§ **Task directions**
Below are the entries. Transcribe exactly the lines from the one with "count & fa\_1 \\" through the one with "path & register \\", ends included, and leave out all others.

§ **Source data**
──────────
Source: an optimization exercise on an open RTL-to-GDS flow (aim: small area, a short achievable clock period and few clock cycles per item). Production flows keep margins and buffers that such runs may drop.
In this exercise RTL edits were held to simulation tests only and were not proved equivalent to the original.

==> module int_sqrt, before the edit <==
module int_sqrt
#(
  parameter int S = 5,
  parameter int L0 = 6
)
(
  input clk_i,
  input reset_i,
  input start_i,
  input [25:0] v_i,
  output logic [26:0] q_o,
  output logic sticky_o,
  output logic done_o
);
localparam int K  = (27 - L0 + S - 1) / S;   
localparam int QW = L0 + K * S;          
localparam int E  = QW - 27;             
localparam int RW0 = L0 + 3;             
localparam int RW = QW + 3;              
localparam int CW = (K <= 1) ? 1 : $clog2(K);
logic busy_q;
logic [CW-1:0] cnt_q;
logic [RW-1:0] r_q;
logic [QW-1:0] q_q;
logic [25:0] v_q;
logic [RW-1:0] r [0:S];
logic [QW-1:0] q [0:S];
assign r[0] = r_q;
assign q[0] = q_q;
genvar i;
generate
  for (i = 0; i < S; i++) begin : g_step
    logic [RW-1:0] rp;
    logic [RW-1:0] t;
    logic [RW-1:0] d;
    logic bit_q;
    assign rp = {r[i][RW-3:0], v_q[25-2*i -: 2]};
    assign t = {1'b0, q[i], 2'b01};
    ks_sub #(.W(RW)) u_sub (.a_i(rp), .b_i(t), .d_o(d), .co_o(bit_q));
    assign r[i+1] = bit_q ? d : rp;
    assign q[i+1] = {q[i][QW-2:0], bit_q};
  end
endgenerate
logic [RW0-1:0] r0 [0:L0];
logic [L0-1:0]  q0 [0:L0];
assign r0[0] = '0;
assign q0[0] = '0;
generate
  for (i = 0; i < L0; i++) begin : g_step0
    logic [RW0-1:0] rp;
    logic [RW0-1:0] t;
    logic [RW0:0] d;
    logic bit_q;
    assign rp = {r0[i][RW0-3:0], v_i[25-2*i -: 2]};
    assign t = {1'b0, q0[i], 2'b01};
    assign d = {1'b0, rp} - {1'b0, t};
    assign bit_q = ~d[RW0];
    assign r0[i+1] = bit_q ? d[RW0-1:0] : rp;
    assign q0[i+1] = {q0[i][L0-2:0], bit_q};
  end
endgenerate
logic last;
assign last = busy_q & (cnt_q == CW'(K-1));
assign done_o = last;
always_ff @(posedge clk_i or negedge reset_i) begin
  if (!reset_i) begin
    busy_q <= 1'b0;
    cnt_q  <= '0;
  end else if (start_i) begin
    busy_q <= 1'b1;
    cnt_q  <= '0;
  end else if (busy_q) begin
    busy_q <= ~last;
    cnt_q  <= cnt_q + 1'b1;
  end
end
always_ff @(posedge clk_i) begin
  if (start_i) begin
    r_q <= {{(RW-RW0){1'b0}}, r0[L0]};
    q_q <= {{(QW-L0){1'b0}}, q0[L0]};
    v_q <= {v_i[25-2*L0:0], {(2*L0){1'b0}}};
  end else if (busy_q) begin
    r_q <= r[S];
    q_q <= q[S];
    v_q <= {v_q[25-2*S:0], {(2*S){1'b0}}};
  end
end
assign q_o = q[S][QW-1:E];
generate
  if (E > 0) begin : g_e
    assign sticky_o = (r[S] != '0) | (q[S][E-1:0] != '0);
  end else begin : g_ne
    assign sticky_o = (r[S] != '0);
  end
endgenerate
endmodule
──────────
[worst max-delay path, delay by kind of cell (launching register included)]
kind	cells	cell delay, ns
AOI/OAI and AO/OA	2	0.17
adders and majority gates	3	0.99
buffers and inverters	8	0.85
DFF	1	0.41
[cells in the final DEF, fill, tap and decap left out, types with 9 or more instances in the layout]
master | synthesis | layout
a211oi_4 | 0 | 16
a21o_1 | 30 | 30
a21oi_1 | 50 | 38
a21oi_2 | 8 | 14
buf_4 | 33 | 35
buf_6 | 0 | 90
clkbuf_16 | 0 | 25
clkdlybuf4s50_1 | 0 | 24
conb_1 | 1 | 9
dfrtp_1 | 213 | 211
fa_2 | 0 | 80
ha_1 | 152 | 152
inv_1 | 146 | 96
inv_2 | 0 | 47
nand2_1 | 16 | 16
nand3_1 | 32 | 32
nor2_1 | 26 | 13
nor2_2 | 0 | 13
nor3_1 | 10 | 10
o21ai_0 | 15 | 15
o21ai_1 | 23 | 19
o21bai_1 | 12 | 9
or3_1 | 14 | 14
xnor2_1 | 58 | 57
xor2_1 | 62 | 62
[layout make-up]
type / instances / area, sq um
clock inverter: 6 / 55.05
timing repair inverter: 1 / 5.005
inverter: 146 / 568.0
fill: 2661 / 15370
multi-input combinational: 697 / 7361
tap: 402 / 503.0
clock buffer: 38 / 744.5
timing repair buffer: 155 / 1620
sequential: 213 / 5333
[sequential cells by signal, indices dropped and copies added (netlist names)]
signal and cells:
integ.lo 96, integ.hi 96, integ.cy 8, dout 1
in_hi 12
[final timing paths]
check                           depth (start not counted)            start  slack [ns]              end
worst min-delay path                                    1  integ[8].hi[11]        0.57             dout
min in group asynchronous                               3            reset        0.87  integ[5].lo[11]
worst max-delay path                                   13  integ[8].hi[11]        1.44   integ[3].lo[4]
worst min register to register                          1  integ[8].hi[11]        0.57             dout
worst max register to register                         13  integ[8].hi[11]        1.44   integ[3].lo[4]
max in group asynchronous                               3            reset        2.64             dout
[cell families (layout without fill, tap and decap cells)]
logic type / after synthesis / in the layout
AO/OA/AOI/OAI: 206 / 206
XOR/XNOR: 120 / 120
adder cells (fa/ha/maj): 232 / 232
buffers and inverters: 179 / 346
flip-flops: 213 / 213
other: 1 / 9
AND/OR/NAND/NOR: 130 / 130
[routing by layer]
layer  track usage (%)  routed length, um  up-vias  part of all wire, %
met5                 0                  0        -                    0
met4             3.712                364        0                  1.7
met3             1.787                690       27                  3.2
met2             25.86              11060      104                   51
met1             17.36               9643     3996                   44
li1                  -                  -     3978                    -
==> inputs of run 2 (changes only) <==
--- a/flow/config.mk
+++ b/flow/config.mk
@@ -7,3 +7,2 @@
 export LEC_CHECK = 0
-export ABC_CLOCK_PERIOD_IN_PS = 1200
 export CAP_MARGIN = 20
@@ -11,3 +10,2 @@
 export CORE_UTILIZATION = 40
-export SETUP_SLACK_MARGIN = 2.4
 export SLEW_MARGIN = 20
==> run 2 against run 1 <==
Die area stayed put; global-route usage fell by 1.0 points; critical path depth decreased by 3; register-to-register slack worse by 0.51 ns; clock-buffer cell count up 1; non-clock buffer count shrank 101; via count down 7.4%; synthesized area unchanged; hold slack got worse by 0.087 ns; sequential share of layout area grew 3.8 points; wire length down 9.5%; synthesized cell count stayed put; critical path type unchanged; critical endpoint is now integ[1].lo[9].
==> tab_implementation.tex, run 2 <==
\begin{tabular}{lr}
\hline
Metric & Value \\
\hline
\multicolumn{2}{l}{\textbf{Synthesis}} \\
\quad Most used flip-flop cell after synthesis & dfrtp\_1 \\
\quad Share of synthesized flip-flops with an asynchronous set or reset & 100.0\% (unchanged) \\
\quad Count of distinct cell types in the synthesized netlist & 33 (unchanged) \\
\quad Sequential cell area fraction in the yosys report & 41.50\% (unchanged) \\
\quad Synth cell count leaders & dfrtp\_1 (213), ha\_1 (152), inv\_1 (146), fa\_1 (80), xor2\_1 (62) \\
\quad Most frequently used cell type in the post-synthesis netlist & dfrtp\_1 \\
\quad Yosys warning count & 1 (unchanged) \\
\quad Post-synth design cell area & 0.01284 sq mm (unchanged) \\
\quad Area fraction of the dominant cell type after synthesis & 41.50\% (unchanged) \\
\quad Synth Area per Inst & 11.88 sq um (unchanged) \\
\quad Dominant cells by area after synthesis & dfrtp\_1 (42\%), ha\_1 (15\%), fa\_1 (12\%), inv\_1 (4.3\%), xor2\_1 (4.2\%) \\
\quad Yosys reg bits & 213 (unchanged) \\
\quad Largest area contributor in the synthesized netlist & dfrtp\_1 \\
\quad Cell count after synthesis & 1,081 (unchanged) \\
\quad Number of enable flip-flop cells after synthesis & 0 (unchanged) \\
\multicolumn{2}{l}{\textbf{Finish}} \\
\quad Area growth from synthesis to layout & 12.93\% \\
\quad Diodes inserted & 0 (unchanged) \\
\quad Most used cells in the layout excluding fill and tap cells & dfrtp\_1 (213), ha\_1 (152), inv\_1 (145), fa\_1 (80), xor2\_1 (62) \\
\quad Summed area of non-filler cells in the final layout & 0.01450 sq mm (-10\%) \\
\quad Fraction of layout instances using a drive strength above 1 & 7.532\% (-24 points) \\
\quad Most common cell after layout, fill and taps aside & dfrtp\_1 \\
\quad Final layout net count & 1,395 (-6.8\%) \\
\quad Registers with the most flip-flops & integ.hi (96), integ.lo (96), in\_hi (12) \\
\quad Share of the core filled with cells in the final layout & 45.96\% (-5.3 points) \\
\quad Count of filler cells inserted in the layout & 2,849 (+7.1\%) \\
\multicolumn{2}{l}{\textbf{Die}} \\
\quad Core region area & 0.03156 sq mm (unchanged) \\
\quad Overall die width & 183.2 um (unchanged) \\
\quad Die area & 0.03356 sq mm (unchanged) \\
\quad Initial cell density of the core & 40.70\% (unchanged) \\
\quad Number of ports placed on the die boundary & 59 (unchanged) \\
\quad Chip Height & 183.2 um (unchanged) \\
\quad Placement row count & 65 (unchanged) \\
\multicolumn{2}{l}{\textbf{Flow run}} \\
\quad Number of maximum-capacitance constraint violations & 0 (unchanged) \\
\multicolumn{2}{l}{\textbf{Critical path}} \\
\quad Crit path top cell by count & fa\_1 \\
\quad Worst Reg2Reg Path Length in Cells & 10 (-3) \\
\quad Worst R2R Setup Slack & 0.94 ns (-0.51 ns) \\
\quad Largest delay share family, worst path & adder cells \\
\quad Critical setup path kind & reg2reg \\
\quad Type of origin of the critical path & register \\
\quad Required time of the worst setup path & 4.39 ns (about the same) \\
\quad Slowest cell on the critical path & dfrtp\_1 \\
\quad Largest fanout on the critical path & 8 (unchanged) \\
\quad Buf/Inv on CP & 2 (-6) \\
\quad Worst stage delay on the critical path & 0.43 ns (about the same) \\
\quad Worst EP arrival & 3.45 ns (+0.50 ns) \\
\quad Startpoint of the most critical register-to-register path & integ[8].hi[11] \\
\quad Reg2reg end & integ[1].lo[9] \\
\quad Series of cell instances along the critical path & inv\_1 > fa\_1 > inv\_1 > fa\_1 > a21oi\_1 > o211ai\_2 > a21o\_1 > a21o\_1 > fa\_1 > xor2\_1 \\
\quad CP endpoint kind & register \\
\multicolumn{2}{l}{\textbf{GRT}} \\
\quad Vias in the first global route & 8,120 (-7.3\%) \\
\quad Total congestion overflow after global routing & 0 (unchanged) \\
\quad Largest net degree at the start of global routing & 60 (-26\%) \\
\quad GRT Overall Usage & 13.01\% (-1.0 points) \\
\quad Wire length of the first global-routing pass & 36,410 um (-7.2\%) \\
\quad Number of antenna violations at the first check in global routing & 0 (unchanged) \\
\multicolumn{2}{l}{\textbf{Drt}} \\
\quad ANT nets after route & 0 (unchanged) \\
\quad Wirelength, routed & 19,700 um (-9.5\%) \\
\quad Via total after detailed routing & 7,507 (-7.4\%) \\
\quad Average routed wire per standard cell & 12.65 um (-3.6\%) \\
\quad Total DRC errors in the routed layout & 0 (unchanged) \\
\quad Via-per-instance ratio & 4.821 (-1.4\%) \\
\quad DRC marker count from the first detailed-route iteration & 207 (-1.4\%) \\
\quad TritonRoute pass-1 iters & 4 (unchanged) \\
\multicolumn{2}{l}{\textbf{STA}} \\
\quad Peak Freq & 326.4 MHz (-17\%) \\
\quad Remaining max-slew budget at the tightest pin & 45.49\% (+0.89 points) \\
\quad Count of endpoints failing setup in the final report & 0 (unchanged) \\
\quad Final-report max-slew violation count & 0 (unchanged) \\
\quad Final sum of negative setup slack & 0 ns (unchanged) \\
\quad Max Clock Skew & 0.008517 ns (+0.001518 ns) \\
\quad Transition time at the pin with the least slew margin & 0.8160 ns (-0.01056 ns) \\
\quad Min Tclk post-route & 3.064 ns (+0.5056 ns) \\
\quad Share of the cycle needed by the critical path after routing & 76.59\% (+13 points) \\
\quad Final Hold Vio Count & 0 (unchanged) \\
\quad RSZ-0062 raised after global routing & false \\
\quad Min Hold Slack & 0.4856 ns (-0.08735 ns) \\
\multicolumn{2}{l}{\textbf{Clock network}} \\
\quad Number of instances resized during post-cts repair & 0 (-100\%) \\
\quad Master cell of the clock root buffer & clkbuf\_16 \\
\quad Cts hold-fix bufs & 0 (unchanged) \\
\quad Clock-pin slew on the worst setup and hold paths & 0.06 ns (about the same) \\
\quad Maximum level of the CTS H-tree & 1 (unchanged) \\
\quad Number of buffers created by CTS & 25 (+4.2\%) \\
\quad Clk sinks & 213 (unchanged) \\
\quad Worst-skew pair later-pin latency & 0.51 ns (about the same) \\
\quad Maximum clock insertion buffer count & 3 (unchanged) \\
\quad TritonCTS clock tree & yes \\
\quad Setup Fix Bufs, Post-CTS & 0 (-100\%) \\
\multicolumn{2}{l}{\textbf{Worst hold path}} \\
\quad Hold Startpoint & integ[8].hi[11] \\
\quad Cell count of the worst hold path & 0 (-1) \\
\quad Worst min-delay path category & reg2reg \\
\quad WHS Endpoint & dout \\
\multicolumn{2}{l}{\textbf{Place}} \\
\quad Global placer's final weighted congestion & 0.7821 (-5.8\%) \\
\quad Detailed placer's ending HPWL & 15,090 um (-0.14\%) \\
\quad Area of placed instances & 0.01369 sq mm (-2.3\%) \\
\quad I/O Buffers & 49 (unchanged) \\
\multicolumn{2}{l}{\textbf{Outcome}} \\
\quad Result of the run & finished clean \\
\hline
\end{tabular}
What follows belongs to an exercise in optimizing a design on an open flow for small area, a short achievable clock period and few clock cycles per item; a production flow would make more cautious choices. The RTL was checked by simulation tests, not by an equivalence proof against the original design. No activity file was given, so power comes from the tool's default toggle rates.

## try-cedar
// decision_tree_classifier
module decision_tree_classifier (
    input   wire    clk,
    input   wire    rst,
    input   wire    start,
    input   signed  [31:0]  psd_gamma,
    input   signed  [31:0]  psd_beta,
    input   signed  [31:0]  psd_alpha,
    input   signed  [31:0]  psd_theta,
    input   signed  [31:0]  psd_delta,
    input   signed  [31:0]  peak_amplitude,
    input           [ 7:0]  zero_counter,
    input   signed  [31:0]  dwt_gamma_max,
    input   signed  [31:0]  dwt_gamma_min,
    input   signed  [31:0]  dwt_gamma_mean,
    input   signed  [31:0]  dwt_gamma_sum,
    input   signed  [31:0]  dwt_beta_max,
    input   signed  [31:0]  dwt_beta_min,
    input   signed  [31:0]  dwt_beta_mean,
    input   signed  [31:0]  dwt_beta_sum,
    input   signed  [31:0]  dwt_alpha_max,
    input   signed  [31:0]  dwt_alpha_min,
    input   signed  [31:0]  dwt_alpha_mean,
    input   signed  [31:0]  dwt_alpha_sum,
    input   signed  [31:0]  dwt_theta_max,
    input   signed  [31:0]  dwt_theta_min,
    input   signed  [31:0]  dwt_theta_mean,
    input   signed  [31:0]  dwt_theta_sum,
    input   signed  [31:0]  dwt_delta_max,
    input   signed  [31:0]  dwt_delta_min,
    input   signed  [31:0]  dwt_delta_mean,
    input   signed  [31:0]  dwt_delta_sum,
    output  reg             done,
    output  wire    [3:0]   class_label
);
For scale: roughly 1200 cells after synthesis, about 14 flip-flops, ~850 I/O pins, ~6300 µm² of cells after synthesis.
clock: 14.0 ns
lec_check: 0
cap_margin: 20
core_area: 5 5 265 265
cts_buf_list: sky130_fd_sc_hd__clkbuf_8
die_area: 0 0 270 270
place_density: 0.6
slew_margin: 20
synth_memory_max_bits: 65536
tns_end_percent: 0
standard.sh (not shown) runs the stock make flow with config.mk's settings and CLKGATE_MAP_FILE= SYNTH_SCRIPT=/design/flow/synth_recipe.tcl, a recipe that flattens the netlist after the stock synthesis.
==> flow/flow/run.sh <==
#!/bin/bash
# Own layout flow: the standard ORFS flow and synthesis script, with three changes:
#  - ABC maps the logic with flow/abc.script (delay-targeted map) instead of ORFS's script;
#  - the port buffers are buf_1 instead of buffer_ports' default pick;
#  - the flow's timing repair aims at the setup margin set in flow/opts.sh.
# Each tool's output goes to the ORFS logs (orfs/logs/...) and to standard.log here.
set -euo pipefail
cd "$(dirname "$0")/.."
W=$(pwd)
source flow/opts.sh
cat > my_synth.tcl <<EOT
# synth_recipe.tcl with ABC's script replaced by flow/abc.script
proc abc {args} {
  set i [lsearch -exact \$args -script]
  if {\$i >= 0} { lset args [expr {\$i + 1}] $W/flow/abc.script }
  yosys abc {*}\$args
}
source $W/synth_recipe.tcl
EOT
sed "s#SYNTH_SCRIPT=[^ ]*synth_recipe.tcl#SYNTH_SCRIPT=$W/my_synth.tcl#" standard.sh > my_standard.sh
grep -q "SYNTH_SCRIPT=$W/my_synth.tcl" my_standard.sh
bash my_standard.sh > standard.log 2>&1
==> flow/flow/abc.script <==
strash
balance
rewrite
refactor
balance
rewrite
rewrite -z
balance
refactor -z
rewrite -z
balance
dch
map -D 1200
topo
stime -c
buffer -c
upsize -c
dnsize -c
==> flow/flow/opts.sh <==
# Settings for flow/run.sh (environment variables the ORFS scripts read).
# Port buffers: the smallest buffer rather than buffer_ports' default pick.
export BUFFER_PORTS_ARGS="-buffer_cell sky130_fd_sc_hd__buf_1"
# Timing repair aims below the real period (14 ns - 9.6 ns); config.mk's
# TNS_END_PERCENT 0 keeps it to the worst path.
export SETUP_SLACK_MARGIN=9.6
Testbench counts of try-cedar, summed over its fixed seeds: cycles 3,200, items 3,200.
──────────
§ **Answer space**
\quad Crit path top cell by count & fa\_1 \\
\quad Worst Reg2Reg Path Length in Cells & 10 (-3) \\
\quad Worst R2R Setup Slack & 0.94 ns (-0.51 ns) \\
\quad Largest delay share family, worst path & adder cells \\
\quad Critical setup path kind & reg2reg \\
\quad Type of origin of the critical path & register \\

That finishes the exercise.